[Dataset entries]
——————
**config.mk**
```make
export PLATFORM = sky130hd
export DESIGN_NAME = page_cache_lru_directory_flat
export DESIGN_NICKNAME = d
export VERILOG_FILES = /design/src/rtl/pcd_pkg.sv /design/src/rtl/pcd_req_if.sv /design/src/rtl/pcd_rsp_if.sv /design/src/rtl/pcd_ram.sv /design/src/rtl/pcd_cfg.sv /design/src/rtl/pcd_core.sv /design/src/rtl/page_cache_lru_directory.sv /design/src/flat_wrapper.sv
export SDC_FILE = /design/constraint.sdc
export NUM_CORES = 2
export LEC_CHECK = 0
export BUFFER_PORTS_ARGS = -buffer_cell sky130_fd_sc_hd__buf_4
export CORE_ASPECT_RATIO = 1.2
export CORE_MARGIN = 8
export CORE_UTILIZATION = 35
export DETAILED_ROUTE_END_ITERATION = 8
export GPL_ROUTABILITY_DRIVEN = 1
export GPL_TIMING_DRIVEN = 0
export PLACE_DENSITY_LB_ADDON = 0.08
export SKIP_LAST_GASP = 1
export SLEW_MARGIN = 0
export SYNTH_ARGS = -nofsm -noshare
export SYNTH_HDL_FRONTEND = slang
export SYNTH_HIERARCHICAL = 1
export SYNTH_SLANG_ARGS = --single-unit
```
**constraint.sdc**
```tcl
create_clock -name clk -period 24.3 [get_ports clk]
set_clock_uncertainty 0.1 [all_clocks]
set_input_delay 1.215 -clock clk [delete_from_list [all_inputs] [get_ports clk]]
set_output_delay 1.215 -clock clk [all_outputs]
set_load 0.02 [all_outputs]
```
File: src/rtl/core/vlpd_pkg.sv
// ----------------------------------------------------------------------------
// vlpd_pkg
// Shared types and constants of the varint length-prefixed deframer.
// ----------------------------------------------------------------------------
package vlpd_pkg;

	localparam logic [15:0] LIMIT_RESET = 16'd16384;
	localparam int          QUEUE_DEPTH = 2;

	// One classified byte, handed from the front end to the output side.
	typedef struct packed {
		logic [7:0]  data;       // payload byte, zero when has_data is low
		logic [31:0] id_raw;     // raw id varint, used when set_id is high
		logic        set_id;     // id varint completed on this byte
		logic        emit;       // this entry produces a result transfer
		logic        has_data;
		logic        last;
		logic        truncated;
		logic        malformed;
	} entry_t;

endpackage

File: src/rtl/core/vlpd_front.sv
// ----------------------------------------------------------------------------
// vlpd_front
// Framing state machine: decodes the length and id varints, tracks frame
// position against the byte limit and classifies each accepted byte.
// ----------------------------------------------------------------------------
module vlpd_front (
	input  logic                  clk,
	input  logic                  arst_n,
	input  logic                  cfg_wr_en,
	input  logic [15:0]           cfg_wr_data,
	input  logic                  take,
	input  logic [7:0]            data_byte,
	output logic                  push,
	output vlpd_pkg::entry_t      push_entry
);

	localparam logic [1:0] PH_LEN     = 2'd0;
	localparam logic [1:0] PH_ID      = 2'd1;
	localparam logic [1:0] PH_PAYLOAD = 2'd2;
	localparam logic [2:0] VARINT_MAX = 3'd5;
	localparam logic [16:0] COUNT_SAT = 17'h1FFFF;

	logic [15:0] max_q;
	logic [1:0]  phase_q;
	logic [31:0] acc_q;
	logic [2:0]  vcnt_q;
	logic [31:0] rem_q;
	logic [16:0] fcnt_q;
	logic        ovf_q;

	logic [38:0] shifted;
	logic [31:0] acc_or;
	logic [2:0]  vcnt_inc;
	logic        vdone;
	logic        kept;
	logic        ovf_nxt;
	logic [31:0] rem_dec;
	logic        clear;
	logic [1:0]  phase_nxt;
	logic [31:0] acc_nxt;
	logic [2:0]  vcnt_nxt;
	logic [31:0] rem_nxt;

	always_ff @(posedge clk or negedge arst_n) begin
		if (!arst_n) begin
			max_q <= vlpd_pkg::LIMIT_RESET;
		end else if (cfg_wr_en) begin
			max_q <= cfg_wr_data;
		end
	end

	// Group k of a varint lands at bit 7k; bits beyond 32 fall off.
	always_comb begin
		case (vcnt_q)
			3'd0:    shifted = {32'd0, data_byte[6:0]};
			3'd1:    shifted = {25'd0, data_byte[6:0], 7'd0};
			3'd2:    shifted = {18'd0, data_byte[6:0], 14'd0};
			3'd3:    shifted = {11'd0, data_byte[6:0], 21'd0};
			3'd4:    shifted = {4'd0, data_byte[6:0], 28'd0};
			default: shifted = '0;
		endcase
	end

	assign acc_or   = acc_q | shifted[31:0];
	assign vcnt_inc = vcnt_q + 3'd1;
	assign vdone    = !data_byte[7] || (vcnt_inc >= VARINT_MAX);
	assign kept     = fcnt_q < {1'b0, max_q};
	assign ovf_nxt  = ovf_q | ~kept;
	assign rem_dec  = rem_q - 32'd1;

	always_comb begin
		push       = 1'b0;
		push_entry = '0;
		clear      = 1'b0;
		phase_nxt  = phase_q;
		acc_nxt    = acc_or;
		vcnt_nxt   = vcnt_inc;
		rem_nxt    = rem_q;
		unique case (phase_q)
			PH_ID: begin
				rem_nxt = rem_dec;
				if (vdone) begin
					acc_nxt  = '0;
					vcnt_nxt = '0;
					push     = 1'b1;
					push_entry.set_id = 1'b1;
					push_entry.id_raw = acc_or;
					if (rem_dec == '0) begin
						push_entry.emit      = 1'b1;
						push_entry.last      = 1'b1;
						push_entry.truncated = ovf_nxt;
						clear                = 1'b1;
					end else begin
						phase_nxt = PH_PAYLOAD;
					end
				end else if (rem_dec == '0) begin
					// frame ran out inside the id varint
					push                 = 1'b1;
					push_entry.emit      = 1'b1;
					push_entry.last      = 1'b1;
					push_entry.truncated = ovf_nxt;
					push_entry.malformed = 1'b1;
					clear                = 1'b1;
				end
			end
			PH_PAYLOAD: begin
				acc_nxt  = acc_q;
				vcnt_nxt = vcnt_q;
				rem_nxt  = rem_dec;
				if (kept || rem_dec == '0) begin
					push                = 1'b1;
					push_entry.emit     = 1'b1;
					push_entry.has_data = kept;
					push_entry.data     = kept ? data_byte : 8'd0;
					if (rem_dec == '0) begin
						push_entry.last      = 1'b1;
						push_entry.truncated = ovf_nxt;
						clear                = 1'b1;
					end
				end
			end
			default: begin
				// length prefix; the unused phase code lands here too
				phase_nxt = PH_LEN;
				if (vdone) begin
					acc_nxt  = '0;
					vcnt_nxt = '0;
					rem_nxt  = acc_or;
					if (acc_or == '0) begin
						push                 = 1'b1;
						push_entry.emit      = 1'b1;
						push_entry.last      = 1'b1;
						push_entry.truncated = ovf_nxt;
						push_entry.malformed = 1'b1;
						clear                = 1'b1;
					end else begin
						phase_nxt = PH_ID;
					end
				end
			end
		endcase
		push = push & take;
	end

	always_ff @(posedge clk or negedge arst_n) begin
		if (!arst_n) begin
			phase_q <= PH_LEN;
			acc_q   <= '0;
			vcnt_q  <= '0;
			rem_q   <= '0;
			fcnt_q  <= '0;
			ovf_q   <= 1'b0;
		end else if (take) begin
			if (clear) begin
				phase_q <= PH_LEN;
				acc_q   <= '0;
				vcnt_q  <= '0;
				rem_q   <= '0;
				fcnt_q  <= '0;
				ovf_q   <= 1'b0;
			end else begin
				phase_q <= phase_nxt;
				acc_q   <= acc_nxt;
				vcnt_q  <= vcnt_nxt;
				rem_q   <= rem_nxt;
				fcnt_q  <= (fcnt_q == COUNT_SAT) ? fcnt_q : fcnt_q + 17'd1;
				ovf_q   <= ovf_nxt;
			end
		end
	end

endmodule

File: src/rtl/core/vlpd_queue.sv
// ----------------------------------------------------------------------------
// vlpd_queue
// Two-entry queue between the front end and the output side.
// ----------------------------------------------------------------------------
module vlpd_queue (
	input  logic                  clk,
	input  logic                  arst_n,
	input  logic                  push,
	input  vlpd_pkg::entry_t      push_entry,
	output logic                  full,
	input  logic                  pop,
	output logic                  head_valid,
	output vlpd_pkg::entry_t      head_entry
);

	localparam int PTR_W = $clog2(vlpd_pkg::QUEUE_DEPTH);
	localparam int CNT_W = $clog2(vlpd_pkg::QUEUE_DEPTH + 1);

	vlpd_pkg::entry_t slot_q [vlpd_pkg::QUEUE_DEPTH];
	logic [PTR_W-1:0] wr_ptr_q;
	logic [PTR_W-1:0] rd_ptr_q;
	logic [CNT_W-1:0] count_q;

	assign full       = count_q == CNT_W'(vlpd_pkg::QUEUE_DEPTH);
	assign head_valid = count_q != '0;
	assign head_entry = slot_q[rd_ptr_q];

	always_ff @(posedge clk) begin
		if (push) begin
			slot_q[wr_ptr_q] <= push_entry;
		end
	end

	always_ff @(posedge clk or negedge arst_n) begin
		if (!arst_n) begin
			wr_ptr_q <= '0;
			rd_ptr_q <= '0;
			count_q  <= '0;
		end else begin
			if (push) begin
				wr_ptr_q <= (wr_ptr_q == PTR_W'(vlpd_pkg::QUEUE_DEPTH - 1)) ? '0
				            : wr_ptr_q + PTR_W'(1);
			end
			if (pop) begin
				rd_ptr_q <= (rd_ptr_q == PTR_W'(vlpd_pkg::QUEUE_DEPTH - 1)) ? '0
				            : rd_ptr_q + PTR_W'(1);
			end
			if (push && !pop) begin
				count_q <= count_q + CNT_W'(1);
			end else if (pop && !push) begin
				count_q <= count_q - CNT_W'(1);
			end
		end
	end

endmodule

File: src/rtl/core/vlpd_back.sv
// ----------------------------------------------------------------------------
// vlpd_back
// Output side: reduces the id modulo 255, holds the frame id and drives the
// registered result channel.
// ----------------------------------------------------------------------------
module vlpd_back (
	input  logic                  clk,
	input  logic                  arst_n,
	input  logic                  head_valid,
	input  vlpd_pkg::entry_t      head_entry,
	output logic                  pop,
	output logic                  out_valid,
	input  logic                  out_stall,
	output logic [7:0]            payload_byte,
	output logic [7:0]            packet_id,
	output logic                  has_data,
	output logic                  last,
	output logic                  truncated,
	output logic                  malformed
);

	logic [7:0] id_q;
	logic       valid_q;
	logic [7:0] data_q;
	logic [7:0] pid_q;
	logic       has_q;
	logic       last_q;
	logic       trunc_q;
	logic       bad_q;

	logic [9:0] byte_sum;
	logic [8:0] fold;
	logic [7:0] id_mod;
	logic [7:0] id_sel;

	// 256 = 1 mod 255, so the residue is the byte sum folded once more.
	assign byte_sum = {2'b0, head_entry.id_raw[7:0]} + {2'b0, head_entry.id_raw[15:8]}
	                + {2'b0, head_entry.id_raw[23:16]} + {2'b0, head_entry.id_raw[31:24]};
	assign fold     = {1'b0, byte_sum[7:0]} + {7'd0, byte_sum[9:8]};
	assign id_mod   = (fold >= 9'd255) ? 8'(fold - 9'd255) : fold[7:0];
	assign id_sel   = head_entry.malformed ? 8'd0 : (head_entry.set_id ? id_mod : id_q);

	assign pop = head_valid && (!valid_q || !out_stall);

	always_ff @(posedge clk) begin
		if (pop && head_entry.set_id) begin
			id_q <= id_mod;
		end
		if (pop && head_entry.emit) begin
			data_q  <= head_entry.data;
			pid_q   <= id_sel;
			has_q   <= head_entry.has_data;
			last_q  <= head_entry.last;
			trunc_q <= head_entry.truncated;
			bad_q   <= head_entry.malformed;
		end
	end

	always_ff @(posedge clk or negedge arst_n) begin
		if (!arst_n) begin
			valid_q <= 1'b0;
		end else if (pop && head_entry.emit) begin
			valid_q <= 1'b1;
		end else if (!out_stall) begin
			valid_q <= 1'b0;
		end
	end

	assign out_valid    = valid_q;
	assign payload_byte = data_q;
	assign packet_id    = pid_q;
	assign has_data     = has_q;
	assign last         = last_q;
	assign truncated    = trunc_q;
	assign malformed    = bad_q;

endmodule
——————
== What to do ==
Reproduce exactly the lines above from the line with "package vlpd_pkg;" to the line with "typedef struct packed", including both, and add nothing.

== Solved exercise ==
package vlpd_pkg;

	localparam logic [15:0] LIMIT_RESET = 16'd16384;
	localparam int          QUEUE_DEPTH = 2;

	// One classified byte, handed from the front end to the output side.
	typedef struct packed {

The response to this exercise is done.